■ **Task statement**: Every line of the entries that holds the word "instances" is to be copied.

*** Opening Data section ***

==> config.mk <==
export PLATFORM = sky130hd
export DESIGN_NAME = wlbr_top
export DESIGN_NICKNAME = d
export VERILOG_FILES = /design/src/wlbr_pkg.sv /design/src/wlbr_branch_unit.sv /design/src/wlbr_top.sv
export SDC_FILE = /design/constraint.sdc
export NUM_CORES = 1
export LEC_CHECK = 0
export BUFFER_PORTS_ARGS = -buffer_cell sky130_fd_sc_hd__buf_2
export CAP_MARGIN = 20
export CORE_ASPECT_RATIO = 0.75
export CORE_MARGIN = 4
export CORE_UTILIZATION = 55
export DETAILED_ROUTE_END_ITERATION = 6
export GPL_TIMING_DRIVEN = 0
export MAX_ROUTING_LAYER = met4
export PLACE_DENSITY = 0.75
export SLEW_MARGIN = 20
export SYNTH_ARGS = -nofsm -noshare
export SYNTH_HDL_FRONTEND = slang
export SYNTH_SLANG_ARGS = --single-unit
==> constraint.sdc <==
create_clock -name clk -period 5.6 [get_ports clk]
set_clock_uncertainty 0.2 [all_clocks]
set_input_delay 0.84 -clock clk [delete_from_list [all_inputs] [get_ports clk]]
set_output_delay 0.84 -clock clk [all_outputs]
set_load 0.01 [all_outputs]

*** Closing Data section ***
*** Opening Data section ***

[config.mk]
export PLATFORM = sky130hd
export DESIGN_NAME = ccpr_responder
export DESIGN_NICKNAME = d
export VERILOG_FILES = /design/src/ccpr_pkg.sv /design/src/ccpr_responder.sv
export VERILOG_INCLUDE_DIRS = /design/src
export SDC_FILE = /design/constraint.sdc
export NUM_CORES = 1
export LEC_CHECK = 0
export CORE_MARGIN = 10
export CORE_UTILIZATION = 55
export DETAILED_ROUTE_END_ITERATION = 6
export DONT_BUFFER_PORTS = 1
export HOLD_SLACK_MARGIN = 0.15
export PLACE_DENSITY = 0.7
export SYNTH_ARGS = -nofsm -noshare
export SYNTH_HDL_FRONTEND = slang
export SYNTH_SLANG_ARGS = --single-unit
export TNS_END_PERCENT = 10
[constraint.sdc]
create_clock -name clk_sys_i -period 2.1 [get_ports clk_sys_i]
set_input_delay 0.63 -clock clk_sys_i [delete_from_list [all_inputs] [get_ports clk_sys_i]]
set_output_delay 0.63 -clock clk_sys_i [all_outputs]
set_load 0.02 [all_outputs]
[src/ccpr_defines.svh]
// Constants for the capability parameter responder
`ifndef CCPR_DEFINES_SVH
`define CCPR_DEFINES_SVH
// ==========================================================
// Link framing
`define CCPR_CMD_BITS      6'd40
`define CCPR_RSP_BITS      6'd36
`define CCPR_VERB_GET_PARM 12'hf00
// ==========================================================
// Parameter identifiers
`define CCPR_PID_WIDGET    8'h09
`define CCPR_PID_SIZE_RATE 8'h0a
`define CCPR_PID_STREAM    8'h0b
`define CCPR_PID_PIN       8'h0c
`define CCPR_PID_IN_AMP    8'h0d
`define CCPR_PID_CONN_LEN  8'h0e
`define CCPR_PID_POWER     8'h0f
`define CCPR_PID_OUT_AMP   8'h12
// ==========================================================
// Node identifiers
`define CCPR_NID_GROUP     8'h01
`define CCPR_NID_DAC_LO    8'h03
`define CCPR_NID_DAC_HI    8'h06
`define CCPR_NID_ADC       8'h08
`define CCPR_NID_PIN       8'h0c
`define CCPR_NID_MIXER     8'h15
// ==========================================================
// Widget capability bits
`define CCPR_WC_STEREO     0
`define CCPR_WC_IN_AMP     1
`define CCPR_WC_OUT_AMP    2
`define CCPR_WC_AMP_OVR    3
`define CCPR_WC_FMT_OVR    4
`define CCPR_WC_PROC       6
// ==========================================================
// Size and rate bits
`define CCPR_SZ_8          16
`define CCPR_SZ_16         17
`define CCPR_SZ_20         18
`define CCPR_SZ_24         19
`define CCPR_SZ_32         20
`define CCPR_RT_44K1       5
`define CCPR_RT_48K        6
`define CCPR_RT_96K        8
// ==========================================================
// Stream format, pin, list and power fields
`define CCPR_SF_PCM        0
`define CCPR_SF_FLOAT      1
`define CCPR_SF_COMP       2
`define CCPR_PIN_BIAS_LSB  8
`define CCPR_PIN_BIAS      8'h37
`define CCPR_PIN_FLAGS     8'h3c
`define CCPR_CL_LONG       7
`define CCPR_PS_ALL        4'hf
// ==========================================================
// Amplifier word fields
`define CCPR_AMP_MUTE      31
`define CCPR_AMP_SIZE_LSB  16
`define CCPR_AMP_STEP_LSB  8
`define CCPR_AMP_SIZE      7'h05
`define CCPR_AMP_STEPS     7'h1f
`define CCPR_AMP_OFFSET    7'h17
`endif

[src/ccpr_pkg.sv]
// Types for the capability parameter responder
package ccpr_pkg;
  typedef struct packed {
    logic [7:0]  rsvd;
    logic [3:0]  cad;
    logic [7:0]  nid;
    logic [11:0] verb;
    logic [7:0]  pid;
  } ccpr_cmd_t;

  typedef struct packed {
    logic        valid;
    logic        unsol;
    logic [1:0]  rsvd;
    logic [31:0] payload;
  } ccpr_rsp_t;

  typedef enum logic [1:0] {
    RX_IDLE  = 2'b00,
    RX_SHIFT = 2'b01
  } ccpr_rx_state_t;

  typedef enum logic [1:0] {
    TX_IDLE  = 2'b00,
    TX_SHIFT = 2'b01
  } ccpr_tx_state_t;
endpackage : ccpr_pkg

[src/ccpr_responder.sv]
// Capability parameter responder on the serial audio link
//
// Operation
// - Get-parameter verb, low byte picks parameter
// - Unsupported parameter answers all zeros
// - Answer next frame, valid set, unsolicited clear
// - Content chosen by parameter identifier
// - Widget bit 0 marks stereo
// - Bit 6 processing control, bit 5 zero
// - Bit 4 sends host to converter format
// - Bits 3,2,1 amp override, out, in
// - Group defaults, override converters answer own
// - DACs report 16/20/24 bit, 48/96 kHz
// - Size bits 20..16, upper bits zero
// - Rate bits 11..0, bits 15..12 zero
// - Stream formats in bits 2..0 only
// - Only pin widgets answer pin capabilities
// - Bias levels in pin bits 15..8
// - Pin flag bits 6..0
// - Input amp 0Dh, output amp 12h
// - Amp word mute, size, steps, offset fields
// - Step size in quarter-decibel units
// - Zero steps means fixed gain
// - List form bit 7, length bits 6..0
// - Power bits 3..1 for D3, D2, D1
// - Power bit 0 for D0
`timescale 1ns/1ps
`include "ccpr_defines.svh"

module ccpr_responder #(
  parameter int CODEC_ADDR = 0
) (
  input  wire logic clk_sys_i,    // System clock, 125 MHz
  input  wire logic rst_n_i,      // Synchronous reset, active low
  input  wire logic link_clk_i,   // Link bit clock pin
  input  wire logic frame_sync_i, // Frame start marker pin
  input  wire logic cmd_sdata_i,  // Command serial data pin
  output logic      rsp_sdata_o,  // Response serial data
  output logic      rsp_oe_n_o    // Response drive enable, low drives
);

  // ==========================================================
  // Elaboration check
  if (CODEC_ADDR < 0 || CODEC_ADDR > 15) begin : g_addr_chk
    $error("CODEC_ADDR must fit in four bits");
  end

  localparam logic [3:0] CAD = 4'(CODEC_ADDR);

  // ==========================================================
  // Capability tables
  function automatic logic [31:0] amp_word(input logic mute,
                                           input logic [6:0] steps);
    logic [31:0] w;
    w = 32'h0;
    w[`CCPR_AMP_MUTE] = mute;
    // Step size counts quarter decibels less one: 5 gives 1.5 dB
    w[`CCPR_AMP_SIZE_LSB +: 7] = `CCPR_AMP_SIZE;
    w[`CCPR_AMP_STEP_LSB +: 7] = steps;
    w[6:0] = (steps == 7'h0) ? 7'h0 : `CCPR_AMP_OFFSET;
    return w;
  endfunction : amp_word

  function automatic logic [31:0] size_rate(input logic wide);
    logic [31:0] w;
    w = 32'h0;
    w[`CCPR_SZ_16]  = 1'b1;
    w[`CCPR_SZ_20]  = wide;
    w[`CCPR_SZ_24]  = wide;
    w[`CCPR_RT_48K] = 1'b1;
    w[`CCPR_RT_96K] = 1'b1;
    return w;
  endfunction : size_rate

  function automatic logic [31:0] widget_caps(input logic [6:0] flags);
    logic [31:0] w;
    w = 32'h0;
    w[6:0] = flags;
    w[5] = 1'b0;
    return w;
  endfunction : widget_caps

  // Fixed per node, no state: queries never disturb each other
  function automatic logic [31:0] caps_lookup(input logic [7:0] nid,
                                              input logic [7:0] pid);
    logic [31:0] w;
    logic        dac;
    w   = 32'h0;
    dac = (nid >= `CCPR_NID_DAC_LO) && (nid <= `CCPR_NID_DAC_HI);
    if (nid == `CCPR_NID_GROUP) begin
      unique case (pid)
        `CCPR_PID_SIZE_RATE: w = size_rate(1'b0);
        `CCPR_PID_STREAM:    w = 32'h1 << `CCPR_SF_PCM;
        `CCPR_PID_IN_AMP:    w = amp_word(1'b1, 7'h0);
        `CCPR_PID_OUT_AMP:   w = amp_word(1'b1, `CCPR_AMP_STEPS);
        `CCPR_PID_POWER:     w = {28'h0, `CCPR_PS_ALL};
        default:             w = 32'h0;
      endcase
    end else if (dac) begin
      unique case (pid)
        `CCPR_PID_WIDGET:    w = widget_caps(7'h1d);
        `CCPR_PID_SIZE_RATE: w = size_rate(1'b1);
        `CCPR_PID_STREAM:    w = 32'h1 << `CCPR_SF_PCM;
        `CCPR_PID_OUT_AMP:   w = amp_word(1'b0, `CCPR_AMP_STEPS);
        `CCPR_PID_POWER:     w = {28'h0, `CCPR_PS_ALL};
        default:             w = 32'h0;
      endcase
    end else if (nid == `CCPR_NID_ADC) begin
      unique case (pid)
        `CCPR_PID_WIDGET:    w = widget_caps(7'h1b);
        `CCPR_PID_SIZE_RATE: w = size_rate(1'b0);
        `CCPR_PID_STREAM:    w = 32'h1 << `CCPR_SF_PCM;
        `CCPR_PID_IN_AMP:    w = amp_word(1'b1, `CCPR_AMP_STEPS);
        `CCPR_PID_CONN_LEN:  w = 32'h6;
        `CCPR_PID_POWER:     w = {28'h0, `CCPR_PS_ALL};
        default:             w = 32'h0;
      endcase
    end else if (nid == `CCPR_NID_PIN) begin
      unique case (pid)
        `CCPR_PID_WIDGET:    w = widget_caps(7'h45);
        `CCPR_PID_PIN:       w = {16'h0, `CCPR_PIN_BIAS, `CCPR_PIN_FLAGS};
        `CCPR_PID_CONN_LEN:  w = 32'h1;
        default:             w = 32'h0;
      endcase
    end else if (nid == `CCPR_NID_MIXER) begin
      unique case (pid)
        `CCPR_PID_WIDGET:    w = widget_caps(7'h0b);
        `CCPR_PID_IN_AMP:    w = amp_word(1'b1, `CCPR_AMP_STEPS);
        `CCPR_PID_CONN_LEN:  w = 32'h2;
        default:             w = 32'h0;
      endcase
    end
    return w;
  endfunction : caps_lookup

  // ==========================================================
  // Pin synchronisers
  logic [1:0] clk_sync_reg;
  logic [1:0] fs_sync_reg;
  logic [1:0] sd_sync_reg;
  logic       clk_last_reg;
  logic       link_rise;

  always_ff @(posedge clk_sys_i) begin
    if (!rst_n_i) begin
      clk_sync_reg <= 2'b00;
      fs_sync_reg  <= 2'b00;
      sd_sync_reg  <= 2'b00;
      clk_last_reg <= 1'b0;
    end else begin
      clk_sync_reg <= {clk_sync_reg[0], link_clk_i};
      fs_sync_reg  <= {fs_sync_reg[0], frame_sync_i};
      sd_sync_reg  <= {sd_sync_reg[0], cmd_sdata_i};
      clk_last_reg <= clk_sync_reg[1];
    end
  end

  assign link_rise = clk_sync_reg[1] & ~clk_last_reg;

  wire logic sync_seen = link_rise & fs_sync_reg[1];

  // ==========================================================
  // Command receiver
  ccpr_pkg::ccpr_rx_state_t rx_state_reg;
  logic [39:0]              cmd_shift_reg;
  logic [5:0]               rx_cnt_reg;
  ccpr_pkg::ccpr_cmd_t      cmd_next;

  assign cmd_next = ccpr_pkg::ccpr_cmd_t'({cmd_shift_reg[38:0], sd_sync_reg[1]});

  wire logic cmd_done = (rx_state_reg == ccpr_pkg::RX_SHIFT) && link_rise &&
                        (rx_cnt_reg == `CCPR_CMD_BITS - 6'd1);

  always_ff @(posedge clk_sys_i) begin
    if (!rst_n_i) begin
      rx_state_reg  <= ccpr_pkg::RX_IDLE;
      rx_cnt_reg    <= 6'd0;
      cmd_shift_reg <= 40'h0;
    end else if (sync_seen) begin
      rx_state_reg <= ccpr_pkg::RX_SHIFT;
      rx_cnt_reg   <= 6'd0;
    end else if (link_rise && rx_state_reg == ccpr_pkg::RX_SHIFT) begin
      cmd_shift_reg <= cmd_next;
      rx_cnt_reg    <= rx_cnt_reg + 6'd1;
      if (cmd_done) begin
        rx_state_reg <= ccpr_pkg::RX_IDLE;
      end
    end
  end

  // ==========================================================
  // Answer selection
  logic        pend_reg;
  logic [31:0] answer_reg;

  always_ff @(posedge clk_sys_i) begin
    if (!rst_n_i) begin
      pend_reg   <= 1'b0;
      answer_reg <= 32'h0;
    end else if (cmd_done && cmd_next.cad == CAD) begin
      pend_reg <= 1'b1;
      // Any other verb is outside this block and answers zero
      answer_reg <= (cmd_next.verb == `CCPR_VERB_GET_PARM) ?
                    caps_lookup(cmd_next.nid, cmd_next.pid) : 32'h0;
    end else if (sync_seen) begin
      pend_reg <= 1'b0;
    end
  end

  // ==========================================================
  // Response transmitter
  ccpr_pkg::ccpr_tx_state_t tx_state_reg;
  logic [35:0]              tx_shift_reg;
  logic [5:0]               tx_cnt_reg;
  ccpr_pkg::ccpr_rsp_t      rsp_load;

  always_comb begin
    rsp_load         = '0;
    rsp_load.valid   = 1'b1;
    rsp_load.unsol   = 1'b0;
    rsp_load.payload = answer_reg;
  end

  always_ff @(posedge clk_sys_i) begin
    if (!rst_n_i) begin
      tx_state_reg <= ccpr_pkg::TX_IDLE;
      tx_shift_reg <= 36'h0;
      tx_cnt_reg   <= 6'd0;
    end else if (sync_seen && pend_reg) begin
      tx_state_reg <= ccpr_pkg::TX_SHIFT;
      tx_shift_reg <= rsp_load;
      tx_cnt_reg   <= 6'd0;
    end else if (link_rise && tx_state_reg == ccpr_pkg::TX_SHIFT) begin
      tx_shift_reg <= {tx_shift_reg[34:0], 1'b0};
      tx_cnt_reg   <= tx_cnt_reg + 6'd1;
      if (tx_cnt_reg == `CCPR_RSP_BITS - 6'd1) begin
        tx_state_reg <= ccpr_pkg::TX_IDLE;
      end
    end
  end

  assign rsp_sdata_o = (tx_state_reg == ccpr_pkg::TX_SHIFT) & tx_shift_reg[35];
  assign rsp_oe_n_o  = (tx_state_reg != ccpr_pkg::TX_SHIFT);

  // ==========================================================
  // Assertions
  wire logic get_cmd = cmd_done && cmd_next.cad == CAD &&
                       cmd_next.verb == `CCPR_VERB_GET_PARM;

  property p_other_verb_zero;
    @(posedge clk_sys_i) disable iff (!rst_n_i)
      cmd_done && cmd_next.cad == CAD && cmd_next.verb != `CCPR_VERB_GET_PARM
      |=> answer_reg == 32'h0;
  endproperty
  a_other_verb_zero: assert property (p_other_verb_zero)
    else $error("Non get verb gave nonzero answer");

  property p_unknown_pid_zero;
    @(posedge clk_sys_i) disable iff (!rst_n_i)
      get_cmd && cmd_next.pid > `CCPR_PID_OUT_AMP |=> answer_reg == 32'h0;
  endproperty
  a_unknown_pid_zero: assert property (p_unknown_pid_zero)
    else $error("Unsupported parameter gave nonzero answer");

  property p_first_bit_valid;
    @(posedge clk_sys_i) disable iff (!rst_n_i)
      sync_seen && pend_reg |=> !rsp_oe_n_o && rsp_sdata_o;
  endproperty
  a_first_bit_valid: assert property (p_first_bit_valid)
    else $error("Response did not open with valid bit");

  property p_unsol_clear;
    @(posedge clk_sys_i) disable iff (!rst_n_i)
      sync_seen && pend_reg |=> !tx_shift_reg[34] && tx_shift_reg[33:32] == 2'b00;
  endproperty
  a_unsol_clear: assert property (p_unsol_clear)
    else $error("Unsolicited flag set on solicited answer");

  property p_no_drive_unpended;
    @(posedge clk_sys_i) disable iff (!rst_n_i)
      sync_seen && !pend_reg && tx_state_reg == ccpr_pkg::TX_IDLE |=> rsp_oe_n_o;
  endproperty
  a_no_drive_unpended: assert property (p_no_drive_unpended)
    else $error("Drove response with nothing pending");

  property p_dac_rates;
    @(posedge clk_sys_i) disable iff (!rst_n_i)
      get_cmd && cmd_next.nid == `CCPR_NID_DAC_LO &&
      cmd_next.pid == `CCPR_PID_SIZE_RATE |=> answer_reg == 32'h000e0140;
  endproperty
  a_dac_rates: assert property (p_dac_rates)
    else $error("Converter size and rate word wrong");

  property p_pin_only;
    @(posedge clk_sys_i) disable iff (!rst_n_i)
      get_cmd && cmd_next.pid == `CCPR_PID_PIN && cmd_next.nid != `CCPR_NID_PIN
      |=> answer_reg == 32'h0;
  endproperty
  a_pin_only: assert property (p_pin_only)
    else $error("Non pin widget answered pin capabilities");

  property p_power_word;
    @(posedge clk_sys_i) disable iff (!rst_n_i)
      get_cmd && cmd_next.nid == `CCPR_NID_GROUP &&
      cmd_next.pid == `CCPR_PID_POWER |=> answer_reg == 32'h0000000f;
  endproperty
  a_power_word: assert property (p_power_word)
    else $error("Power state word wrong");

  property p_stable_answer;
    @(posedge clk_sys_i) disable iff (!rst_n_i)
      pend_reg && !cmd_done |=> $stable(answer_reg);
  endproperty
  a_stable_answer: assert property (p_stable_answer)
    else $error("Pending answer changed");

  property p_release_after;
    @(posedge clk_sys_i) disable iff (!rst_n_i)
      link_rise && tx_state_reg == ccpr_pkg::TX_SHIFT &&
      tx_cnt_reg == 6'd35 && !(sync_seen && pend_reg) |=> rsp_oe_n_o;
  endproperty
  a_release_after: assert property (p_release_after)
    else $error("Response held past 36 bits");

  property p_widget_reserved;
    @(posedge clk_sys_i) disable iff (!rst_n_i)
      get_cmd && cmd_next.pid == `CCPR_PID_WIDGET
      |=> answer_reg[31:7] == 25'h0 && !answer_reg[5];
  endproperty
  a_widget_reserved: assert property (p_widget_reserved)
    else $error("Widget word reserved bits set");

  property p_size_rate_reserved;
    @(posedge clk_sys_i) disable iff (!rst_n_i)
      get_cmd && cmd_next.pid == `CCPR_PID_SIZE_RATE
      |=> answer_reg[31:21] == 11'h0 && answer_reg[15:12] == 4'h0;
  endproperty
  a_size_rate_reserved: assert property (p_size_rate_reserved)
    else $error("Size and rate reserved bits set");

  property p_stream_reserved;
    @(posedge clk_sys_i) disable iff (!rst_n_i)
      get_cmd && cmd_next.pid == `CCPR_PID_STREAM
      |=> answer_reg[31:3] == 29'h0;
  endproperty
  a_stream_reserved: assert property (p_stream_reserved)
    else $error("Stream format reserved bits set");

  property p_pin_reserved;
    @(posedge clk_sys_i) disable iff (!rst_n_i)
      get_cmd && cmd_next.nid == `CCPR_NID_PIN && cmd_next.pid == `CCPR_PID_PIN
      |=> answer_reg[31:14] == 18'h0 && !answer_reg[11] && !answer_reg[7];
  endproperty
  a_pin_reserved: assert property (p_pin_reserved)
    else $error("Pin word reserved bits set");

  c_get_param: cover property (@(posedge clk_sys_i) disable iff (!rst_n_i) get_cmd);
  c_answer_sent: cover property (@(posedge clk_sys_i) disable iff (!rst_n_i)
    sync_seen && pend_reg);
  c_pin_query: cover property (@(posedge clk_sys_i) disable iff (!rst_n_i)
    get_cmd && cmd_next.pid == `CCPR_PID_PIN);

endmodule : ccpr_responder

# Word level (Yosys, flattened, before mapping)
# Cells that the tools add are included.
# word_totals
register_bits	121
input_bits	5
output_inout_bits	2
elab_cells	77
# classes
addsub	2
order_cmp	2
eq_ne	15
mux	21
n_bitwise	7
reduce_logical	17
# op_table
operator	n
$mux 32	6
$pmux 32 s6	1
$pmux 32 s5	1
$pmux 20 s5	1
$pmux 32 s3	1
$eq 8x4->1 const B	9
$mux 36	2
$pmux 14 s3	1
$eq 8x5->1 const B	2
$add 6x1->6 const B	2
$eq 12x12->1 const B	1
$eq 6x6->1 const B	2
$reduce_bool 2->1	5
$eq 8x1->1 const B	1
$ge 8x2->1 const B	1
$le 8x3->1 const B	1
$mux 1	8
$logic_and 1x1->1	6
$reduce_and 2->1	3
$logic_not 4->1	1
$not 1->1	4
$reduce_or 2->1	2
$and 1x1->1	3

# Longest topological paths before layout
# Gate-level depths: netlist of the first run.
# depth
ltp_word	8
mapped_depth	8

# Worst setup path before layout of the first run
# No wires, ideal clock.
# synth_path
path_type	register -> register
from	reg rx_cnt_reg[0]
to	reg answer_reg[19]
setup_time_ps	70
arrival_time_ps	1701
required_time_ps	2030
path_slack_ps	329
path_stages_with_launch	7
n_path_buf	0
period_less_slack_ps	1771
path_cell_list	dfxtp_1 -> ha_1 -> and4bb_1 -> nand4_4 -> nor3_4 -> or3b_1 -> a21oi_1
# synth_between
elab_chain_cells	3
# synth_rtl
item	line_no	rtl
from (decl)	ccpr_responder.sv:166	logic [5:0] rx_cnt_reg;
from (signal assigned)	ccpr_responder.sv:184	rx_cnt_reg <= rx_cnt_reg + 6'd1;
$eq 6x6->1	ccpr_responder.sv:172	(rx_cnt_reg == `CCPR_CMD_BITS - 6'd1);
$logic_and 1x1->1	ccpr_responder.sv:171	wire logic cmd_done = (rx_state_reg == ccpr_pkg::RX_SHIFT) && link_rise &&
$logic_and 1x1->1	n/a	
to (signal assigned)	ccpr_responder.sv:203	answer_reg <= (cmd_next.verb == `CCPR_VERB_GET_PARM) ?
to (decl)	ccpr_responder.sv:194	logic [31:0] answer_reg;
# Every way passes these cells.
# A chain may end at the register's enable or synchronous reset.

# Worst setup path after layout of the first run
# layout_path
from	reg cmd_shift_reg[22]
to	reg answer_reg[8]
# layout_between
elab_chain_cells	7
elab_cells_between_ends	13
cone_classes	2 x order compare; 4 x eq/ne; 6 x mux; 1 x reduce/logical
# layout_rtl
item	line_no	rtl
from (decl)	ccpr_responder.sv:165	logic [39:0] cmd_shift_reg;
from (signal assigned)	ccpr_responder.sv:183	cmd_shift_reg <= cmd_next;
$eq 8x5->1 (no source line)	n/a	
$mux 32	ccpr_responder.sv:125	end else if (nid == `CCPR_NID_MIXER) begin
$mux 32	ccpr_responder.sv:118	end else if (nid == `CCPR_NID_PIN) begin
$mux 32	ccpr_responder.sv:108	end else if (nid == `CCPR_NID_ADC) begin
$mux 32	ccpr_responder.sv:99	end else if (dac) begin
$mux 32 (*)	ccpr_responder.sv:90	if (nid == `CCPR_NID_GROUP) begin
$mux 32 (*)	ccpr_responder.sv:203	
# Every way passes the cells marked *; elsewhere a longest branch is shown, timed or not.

*** Closing Data section ***
*** Opening Data section ***

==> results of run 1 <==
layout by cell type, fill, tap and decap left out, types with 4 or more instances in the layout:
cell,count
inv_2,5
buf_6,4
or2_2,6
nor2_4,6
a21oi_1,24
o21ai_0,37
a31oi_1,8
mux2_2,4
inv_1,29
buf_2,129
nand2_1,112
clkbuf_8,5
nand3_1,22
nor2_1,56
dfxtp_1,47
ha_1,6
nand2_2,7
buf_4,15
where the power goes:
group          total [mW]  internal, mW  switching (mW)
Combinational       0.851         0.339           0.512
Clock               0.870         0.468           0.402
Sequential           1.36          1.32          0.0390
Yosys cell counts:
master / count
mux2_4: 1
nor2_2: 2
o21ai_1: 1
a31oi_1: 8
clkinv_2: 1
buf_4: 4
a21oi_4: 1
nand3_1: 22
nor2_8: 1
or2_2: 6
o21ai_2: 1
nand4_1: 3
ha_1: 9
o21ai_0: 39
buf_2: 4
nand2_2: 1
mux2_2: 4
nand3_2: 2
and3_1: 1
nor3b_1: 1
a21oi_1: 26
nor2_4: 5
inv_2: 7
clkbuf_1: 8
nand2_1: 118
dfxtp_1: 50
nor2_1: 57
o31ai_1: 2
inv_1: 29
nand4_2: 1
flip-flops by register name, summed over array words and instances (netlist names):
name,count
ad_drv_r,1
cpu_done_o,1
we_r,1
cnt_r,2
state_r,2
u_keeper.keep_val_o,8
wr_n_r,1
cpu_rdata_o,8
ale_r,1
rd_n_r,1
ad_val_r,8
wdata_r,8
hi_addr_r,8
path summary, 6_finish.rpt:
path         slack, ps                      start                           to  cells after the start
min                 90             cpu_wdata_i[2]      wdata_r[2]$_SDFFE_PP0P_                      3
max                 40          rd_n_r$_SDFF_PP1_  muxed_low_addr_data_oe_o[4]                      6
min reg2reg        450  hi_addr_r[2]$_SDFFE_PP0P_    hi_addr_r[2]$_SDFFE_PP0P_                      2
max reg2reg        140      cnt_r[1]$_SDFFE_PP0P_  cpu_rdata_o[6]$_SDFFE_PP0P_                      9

*** Closing Data section ***

■ **Task answer**:
layout by cell type, fill, tap and decap left out, types with 4 or more instances in the layout:
flip-flops by register name, summed over array words and instances (netlist names):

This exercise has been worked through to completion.